Pull out every line below holding the word "compound".

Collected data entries

■ ■ ■ ■

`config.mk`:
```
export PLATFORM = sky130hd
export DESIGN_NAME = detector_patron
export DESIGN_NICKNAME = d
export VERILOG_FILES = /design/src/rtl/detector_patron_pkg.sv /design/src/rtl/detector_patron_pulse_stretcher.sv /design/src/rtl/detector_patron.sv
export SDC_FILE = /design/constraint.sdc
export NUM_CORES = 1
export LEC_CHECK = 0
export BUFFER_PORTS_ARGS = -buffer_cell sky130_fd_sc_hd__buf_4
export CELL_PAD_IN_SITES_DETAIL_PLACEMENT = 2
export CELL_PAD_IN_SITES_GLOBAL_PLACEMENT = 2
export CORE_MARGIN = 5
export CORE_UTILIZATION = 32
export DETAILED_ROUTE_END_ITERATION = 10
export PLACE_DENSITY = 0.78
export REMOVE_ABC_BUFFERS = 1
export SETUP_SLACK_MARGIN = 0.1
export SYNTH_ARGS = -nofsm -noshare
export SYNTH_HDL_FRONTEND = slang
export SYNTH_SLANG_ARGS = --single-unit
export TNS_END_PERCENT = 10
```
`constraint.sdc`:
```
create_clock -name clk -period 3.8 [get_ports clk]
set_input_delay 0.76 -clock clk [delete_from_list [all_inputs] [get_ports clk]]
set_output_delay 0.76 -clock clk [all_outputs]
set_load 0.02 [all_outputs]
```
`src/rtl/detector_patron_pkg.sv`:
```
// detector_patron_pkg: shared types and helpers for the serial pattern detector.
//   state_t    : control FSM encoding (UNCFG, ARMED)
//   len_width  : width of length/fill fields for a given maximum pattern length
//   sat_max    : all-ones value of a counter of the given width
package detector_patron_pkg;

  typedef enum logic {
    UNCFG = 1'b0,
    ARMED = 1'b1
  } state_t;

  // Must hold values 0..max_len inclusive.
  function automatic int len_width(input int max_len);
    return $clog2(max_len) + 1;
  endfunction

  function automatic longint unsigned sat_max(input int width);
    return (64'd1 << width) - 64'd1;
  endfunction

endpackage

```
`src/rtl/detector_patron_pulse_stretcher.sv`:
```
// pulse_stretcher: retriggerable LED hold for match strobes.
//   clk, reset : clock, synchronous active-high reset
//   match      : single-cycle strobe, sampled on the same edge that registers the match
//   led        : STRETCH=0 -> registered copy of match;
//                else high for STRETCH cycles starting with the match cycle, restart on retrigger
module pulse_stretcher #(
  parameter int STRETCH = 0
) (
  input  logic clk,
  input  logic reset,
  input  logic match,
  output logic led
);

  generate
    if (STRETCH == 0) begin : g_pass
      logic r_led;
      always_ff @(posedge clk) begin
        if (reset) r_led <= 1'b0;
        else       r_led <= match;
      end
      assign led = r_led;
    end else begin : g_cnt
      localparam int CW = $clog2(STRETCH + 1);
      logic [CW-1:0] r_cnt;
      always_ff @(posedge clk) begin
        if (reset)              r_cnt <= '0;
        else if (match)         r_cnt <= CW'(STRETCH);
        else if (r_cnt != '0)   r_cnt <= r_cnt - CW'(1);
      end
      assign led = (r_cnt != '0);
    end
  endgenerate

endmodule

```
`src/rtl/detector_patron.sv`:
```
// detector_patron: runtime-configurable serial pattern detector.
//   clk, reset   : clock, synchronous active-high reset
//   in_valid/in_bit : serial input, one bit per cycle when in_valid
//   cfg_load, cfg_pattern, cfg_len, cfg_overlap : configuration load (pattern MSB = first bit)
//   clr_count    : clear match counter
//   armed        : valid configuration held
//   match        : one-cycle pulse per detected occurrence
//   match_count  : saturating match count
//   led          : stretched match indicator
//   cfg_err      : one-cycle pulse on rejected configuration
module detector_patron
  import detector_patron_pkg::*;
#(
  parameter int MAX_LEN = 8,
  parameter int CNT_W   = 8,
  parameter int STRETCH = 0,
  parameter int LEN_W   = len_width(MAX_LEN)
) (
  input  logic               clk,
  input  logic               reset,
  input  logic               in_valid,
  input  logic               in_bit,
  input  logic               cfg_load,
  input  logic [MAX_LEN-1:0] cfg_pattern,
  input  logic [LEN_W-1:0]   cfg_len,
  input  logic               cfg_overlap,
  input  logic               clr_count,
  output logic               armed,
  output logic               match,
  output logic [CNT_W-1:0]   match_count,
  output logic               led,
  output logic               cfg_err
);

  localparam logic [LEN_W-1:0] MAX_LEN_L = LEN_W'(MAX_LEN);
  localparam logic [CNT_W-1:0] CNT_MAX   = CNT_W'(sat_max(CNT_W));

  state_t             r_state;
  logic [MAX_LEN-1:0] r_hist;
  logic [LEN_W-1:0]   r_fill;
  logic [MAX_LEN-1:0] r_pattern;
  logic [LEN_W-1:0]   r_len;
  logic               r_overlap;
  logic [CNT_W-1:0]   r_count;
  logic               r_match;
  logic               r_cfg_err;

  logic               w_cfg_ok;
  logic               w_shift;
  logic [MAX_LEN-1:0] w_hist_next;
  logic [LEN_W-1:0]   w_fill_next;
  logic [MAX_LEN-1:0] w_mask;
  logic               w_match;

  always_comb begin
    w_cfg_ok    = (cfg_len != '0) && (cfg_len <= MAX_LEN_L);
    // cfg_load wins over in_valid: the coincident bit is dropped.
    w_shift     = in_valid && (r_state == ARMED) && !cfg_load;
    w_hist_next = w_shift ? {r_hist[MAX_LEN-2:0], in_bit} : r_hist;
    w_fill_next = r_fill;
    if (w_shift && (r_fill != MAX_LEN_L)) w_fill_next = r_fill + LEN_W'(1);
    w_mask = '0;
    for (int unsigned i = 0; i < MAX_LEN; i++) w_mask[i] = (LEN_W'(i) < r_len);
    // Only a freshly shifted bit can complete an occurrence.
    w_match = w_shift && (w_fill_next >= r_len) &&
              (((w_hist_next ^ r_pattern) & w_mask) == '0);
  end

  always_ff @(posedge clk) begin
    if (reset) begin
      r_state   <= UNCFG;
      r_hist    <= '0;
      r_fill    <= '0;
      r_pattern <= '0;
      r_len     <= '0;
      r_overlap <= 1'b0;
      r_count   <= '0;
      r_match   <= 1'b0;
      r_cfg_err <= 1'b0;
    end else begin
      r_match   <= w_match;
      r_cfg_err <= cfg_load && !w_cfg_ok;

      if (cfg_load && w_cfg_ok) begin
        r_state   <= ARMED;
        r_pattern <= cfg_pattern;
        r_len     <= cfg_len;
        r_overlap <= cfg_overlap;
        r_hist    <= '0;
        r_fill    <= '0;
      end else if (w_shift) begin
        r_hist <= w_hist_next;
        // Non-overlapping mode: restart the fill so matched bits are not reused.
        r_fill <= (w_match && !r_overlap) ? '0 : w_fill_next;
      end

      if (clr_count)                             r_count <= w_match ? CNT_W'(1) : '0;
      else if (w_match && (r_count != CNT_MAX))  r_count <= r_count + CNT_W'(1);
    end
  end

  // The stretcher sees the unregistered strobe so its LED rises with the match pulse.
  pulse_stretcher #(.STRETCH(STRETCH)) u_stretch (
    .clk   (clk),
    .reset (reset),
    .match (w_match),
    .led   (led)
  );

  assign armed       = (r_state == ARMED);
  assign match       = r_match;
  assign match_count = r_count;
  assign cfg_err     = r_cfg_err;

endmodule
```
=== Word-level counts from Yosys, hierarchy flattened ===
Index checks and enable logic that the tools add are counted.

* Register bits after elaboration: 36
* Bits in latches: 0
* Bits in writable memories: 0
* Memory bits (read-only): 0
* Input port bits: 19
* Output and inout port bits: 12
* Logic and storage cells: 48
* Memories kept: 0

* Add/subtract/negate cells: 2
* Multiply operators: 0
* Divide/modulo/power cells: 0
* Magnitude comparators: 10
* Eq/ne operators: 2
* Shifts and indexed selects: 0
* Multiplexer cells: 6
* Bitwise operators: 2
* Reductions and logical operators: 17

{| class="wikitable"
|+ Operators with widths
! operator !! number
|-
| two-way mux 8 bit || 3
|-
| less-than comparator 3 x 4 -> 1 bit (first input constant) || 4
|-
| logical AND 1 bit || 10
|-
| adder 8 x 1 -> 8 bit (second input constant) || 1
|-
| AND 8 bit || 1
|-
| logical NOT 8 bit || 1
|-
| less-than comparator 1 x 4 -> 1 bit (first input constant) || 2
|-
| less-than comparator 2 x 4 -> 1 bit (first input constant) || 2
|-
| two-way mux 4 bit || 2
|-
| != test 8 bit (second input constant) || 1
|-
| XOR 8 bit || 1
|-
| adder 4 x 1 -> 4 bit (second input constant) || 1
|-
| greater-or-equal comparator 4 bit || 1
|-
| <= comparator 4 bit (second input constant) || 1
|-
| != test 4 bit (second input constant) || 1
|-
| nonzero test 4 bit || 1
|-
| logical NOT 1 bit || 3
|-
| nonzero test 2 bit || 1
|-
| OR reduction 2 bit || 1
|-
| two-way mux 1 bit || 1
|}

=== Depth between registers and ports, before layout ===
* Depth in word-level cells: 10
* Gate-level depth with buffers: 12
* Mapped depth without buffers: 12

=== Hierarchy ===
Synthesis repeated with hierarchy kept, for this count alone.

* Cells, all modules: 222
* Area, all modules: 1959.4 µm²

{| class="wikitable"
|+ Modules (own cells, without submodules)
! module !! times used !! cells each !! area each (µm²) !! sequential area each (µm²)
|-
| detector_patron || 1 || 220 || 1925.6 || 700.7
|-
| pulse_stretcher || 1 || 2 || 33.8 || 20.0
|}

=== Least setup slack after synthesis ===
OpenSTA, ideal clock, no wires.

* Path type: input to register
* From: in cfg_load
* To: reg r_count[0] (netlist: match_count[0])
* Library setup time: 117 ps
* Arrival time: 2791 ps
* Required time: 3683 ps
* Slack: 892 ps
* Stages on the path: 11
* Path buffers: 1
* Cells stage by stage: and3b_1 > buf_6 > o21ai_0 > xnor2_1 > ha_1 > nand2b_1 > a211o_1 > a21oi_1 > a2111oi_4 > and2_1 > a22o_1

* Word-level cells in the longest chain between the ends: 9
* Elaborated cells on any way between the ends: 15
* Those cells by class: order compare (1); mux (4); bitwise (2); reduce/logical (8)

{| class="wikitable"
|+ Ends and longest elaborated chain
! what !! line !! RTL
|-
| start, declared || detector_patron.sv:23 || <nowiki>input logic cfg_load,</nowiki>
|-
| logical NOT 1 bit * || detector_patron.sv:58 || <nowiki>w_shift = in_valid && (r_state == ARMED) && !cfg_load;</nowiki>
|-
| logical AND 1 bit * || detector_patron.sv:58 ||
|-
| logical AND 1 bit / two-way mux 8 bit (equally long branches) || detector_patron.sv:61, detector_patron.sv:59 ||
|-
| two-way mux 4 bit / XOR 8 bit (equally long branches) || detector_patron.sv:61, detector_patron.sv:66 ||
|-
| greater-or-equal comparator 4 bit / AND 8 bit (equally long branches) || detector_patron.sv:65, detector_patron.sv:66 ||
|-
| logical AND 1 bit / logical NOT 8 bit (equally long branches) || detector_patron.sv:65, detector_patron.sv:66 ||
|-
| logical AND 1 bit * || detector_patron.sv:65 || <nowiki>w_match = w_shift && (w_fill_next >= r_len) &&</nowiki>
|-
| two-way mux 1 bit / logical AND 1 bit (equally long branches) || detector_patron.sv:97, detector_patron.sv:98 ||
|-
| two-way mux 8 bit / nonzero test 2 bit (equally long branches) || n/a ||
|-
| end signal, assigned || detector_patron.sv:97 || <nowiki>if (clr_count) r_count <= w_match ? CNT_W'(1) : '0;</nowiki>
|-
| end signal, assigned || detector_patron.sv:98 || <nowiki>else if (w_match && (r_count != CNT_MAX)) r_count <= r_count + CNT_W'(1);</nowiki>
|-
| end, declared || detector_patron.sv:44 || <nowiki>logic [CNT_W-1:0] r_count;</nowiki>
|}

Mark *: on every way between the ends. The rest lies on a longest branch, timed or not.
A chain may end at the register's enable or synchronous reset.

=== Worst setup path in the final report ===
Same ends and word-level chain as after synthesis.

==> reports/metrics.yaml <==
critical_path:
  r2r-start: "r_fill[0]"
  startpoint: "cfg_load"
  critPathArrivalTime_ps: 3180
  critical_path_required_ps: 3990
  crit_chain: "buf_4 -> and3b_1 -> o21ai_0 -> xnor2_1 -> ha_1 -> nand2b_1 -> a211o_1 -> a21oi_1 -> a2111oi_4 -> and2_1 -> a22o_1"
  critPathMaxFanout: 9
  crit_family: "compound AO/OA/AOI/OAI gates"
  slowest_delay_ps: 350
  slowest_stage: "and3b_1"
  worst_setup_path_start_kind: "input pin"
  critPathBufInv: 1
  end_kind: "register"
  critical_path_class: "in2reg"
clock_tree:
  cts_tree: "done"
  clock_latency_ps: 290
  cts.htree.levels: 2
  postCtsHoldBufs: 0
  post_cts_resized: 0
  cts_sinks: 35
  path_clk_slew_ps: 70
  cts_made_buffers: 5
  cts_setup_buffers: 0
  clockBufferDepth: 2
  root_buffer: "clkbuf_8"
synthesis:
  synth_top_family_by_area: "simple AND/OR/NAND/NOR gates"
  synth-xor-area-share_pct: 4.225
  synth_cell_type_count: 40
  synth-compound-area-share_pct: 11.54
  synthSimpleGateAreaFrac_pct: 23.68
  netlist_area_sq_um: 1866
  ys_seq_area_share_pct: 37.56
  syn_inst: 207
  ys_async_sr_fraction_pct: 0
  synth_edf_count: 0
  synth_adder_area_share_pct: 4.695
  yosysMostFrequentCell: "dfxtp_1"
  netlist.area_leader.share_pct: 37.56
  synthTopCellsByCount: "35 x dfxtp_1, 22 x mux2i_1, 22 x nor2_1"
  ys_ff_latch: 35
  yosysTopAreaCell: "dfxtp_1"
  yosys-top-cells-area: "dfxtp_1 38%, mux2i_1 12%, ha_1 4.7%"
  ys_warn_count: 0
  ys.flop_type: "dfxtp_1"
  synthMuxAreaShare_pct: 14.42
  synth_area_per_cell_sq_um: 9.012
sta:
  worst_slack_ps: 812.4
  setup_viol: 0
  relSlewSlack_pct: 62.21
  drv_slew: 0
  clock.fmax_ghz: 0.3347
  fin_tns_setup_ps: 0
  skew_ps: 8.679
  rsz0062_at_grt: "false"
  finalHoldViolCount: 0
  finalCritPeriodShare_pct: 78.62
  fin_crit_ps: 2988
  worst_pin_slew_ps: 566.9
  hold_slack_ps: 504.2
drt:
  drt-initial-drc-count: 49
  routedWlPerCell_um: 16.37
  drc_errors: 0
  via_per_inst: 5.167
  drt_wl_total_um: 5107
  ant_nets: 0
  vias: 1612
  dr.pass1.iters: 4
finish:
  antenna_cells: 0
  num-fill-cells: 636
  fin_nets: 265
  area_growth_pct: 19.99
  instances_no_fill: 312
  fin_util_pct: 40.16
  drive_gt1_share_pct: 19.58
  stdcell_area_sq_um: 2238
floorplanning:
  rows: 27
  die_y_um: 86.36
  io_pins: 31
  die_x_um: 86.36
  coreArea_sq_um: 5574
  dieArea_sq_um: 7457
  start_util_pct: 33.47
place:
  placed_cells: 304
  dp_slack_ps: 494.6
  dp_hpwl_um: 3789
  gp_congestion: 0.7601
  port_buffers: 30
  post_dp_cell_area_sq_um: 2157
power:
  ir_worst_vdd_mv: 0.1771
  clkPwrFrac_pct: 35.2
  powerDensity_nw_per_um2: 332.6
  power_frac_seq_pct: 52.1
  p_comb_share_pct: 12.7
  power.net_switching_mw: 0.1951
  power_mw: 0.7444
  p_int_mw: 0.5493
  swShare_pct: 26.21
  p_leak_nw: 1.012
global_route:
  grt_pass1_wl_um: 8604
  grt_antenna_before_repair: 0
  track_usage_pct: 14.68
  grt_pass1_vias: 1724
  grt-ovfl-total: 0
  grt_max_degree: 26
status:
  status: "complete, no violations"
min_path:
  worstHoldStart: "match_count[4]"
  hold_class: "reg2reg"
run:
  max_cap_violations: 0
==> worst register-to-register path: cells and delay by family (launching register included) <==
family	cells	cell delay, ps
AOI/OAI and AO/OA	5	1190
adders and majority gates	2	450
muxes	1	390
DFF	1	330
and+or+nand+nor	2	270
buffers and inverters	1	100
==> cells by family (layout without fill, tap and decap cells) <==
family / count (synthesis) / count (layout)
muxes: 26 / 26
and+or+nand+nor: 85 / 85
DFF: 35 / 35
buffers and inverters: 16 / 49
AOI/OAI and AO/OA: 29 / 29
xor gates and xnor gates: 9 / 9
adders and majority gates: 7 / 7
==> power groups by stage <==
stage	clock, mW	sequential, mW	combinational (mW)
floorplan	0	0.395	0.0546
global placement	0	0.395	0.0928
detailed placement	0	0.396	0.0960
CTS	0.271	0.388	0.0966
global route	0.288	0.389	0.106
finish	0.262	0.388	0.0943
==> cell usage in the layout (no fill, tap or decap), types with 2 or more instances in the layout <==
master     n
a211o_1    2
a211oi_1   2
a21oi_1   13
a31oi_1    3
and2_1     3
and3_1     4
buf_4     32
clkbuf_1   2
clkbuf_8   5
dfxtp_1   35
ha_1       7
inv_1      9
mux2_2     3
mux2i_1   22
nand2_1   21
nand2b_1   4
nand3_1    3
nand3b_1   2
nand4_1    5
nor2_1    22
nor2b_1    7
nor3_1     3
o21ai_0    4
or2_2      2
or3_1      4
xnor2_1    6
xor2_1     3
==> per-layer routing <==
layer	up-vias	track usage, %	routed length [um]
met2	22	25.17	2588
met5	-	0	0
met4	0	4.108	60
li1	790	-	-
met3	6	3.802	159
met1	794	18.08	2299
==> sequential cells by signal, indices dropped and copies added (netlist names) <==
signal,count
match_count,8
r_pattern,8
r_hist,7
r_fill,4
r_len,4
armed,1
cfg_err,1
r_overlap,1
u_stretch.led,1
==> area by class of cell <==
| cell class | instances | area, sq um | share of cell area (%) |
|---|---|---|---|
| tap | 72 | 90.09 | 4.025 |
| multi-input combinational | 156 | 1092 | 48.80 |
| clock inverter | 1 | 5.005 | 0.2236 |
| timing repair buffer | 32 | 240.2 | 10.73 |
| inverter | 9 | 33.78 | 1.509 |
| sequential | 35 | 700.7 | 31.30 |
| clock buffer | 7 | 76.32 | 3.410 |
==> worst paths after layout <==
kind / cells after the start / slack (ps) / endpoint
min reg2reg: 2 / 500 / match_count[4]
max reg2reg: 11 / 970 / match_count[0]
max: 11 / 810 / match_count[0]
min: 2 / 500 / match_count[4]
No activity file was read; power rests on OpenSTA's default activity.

■ ■ ■ ■

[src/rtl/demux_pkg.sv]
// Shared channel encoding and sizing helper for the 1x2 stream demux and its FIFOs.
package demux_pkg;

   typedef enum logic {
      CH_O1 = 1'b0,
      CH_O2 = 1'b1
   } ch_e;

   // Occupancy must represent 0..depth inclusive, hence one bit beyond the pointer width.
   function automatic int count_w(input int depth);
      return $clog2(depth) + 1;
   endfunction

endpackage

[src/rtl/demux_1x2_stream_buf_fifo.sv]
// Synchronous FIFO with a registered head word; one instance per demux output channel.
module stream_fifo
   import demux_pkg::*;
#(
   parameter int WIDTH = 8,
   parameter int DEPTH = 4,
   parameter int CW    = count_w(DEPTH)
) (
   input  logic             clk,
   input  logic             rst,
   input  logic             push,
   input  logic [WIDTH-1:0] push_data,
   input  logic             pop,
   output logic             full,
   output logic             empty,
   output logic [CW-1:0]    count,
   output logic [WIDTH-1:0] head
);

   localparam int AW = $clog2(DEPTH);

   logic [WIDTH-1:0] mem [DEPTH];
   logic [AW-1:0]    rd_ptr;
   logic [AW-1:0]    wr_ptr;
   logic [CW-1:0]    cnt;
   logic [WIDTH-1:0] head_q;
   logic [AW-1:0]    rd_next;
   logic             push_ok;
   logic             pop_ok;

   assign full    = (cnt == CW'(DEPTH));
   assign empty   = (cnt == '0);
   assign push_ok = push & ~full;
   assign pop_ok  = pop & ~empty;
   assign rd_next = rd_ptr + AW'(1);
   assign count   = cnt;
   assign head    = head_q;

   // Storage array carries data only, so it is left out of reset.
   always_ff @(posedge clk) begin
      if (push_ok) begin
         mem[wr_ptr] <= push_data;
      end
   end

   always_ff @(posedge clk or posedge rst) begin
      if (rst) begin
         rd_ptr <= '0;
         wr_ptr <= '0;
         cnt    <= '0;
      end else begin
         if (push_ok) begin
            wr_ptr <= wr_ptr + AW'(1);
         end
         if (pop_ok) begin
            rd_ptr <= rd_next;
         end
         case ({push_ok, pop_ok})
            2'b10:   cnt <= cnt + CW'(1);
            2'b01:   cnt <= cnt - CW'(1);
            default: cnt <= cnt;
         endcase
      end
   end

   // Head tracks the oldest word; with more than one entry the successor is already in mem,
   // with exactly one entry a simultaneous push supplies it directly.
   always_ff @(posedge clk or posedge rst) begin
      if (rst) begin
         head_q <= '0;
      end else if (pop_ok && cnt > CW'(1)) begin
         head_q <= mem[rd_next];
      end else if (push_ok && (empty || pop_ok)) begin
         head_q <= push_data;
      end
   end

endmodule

■ ■ ■ ■

◆ **Expected output**
  crit_family: "compound AO/OA/AOI/OAI gates"
  synth-compound-area-share_pct: 11.54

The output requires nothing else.